Exaggeration Leaves Our Words Powerless

painI touched on this briefly in my post a couple weeks ago, Communication Lessons from Fairy Talesbut here is a more in depth look at this phenomenon.

Words like awesome, fabulous, I’m STARVING, DEAD TIRED… everyone says them, but most don’t truly mean them.  Are we desensitized to them so much now that these words don’t mean anything anymore?

When someone with thyroid disease or fibro says I’m exhausted.  Most think tired. When someone is truly in pain and says it’s excruciating.  Most think it hurts. When someone is clinically depressed or has had a death in the family and says depressed, most think sad. What's the danger in this?

1. Using inflammatory words too often will give the impression you aren't truthful, trustworthy or accurate.

2. Society's overuse of inflammatory and exaggerated words desensitizes us to the needs of those who are truly starving, exhausted or awesome.

3. We miss the opportunities we see each day to uplift someone in need because we assume they are merely, hungry, mildly tired, or simply average.

Think back to how many times you have used the following words: Starving, dead tired, exhausted, overwhelmed, ecstatic, awesome, fabulous, incredible, fantastic, really and VERY.  Did you really mean them or did you mean something less than that?

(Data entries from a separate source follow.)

## src/rtl/conv_frame_streamer_if.sv

```systemverilog
// Pixel stream between the frame streamer and its sink.
// The payload is 24-bit RGB plus raster position markers.
interface conv_frame_streamer_if;
    logic [23:0] data;
    logic        valid;
    logic        ready;
    logic        sof;
    logic        eol;
    logic        eof;

    modport master (output data, valid, sof, eol, eof, input ready);
    modport slave  (input data, valid, sof, eol, eof, output ready);
endinterface

```

## src/rtl/conv_frame_streamer.sv

```systemverilog
// Snapshots a filtered 3-channel frame on start.
// It then streams the frame in raster order, one pixel per accepted beat, with sof/eol/eof markers.
module conv_frame_streamer #(
    parameter int H = 4,
    parameter int V = 4
) (
    input  logic                              clk,
    input  logic                              rst_n,
    input  logic [0:2][0:H-1][0:V-1][7:0]     frame,
    input  logic                              start,
    output logic                              busy,
    output logic                              done,
    conv_frame_streamer_if.master             m
);
    localparam int IW = (H > 1) ? $clog2(H) : 1;
    localparam int JW = (V > 1) ? $clog2(V) : 1;

    typedef enum logic [1:0] {IDLE, SEND, FIN} state_t;

    state_t                          state_p0, state_nxt;
    logic [IW-1:0]                   i_p0;
    logic [JW-1:0]                   j_p0;
    logic [0:2][0:H-1][0:V-1][7:0]   snap_p0;
    logic                            take;
    logic                            hs;
    logic                            row_end;
    logic                            last;

    assign take    = (state_p0 == IDLE) && start;
    assign hs      = (state_p0 == SEND) && m.ready;
    assign row_end = (j_p0 == JW'(V - 1));
    assign last    = row_end && (i_p0 == IW'(H - 1));

    // ---- stage p0: control state and raster counters
    always_ff @(posedge clk) begin
        if (!rst_n) begin
            state_p0 <= IDLE;
        end else begin
            state_p0 <= state_nxt;
        end
    end

    always_ff @(posedge clk) begin
        if (!rst_n || take) begin
            i_p0 <= '0;
            j_p0 <= '0;
        end else if (hs) begin
            if (row_end) begin
                j_p0 <= '0;
                i_p0 <= (i_p0 == IW'(H - 1)) ? '0 : i_p0 + 1'b1;
            end else begin
                j_p0 <= j_p0 + 1'b1;
            end
        end
    end

    // Snapshot is pure data; it needs no reset because outputs are gated by valid.
    always_ff @(posedge clk) begin
        if (take) begin
            snap_p0 <= frame;
        end
    end

    always_comb begin
        state_nxt = state_p0;
        case (state_p0)
            IDLE:    if (start) state_nxt = SEND;
            SEND:    if (hs && last) state_nxt = FIN;
            FIN:     state_nxt = IDLE;
            default: state_nxt = IDLE;
        endcase
    end

    // ---- output: combinational from the registered state
    always_comb begin
        busy    = 1'b0;
        done    = 1'b0;
        m.valid = 1'b0;
        m.data  = '0;
        m.sof   = 1'b0;
        m.eol   = 1'b0;
        m.eof   = 1'b0;
        case (state_p0)
            SEND: begin
                busy    = 1'b1;
                m.valid = 1'b1;
                m.data  = {snap_p0[0][i_p0][j_p0], snap_p0[1][i_p0][j_p0],
                           snap_p0[2][i_p0][j_p0]};
                m.sof   = (i_p0 == '0) && (j_p0 == '0);
                m.eol   = row_end;
                m.eof   = last;
            end
            FIN:     done = 1'b1;
            default: ;
        endcase
    end
endmodule

```

## src/flat_wrapper.sv

```systemverilog
// flat-port wrapper written by rule: the top's interface ports become plain ports
module conv_frame_streamer_flat 
#(
    parameter int H = 4,
    parameter int V = 4
)
  (clk, rst_n, frame, start, busy, done, m_data, m_valid, m_sof, m_eol, m_eof, m_ready);
  conv_frame_streamer_if m_i ();
  input  logic clk;
  input  logic rst_n;
  input  logic [0:2][0:H-1][0:V-1][7:0] frame;
  input  logic start;
  output logic busy;
  output logic done;
  output wire logic [$bits(m_i.data)-1:0] m_data;
  output wire logic [$bits(m_i.valid)-1:0] m_valid;
  output wire logic [$bits(m_i.sof)-1:0] m_sof;
  output wire logic [$bits(m_i.eol)-1:0] m_eol;
  output wire logic [$bits(m_i.eof)-1:0] m_eof;
  input wire logic [$bits(m_i.ready)-1:0] m_ready;
  assign m_data = m_i.data;
  assign m_valid = m_i.valid;
  assign m_sof = m_i.sof;
  assign m_eol = m_i.eol;
  assign m_eof = m_i.eof;
  assign m_i.ready = m_ready;
  conv_frame_streamer #(.H(H), .V(V)) u_core (.clk(clk), .rst_n(rst_n), .frame(frame), .start(start), .busy(busy), .done(done), .m(m_i));
endmodule
```

## config.mk

```make
export PLATFORM = sky130hd
export DESIGN_NAME = conv_frame_streamer_flat
export DESIGN_NICKNAME = d
export VERILOG_FILES = /design/src/rtl/conv_frame_streamer_if.sv /design/src/rtl/conv_frame_streamer.sv /design/src/flat_wrapper.sv
export SDC_FILE = /design/constraint.sdc
export NUM_CORES = 1
export LEC_CHECK = 0
export ABC_AREA = 1
export ABC_CLOCK_PERIOD_IN_PS = 10300
export BUFFER_PORTS_ARGS = -buffer_cell sky130_fd_sc_hd__buf_2
export CORE_ASPECT_RATIO = 1.1
export CORE_MARGIN = 5
export CORE_UTILIZATION = 50
export CTS_BUF_LIST = sky130_fd_sc_hd__clkbuf_4
export CTS_CLUSTER_DIAMETER = 30
export CTS_CLUSTER_SIZE = 30
export DETAILED_ROUTE_END_ITERATION = 12
export PLACE_DENSITY = 0.79
export SYNTH_ARGS = -nofsm -noshare
export SYNTH_HDL_FRONTEND = slang
export SYNTH_SLANG_ARGS = --single-unit
```

## constraint.sdc

```tcl
create_clock -name clk -period 10.3 [get_ports clk]
set_input_delay 2.06 -clock clk [delete_from_list [all_inputs] [get_ports clk]]
set_output_delay 2.06 -clock clk [all_outputs]
set_load 0.02 [all_outputs]
```

Word-level counts from Yosys, hierarchy flattened
Cells that the tools add are included.
Widths: inputs -> output; s select.
{"block": "totals", "regBits": 390, "in_bits": 388, "out_inout_bits": 30, "elab_cells": 104}
{"block": "classes", "addsub": 2, "magnitude_cmp": 2, "n_eq_ne": 6, "n_mux": 29, "n_bitwise": 2, "reduce_logical": 12}
{"operator": "$bmux 32 s2", "n": 3}
{"operator": "$mux 32", "n": 6}
{"operator": "$bmux 8 s2", "n": 3}
{"operator": "$mux 8", "n": 6}
{"operator": "$mux 24", "n": 1}
{"operator": "$mux 2", "n": 4}
{"operator": "$eq 2x2->1 const B", "n": 3}
{"operator": "$ge 3x3->1 const B", "n": 2}
{"operator": "$logic_not 2->1", "n": 3}
{"operator": "$not 2->3", "n": 2}
{"operator": "$logic_and 1x1->1", "n": 5}
{"operator": "$mux 1", "n": 5}
{"operator": "$add 2x1->2 const B", "n": 2}
{"operator": "$ne 2x2->1 const B", "n": 2}
{"operator": "$pmux 2 s2", "n": 1}
{"operator": "$reduce_and 2->1", "n": 2}
{"operator": "$eq 2x1->1 const B", "n": 1}
{"operator": "$logic_not 1->1", "n": 1}
{"operator": "$logic_or 1x1->1", "n": 1}

Logic depth before layout (Yosys ltp)
{"block": "depth", "ltp_word": 8, "depth_mapped": 9, "mapped_depth_nobuf": 7}

Worst setup path before layout
OpenSTA, ideal clock, no wires.
{"block": "synth_path", "path_kind": "input-to-reg", "startpoint": "input start", "endpoint": "register u_core.snap_p0[0] (netlist bit) (enable)", "setup_time_ns": 0.734, "arrival_ns": 9.560, "t_required_ns": 9.566, "path_slack_ns": 0.006, "stages": 2, "n_path_buf": 0, "path_cell_list": "nand2_1 -> inv_1"}
{"block": "synth_between", "elab_chain_cells": 1}
{"element": "start: declaration", "line_no": "flat_wrapper.sv:12", "text": "input logic start;"}
{"element": "$logic_and 1x1->1", "line_no": "conv_frame_streamer.sv:29", "text": "assign take = (state_p0 == IDLE) && start;"}
{"element": "net u_core.take", "line_no": "conv_frame_streamer.sv:24", "text": "logic take;"}
{"element": "end signal: assignment", "line_no": "conv_frame_streamer.sv:60", "text": "snap_p0 <= frame;"}
{"element": "end: declaration", "line_no": "conv_frame_streamer.sv:23", "text": "logic [0:2][0:H-1][0:V-1][7:0] snap_p0;"}
The timed path passes the listed nets, and every way through them passes these cells.
A chain may end at the register's enable or synchronous reset.

Worst setup path in the final report
{"block": "layout_path", "startpoint": "register u_core.i_p0[0]", "endpoint": "output m_data[11]"}
{"block": "layout_between", "elab_chain_cells": 8}
{"element": "start: declaration", "line_no": "conv_frame_streamer.sv:21", "text": "logic [IW-1:0] i_p0;"}
{"element": "start signal: assignment", "line_no": "conv_frame_streamer.sv:50", "text": "i_p0 <= (i_p0 == IW'(H - 1)) ? '0 : i_p0 + 1'b1;"}
{"element": "$not 2->3 (implied by the code)", "line_no": "conv_frame_streamer.sv:87", "text": "m.data = {snap_p0[0][i_p0][j_p0], snap_p0[1][i_p0][j_p0],"}
{"element": "$bmux 32 s2", "line_no": "conv_frame_streamer.sv:87"}
{"element": "$mux 32 (implied by the code) (2 in series)", "line_no": "conv_frame_streamer.sv:87"}
{"element": "$bmux 8 s2", "line_no": "conv_frame_streamer.sv:87"}
{"element": "$mux 8 (implied by the code) (2 in series)", "line_no": "conv_frame_streamer.sv:87"}
{"element": "$mux 24", "line_no": "conv_frame_streamer.sv:83", "text": "case (state_p0)"}
{"element": "end: declaration", "line_no": "flat_wrapper.sv:15", "text": "output wire logic [$bits(m_i.data)-1:0] m_data;"}
Every way passes these cells. The select of a mux whose other input is x is not followed.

Now think back to the last time you heard someone else utter them.  Do you even have a clue if THEY meant them?  It's getting harder to tell these days, isn't it?

The next time you have a conversation with a friend, be careful to use accurate and descriptive words.  Be careful also to listen for clues to discern when your friend is exaggerating and when he or she is really in need of your support and prayer. 

Here's what to listen for: 1. Intonation 2. Body language 3. Facial expression 4. What you know of their past history and challenges 5. What you know of their personality So many people are in need of our support.  Don't miss an opportunity to be that for a friend or acquaintance.  You may be the only person who is really listening.


  • Carla

    I think you’re spot on with the desensitization. That’s a biggie. Plus the fact that nobody listens effectively these days. And with chronic pain conditions, people who don’t experience them really can’t understand, so I think they tend to not believe you. Therefore, you use stronger and stronger words until they take notice. But after the first time or two, they go back to thinking you’re goldbricking or it’s not as bad as you make it out. I’ve found that attempting to explain the exact problem sometimes helps, i.e. Don’t just say, “I hurt” or “I don’t feel good.” Say, “My hands are extremely painful tonight and I’m having trouble holding things. I would love it if you could help me out by doing the dishes for me.” Works sometimes, which is better than no times.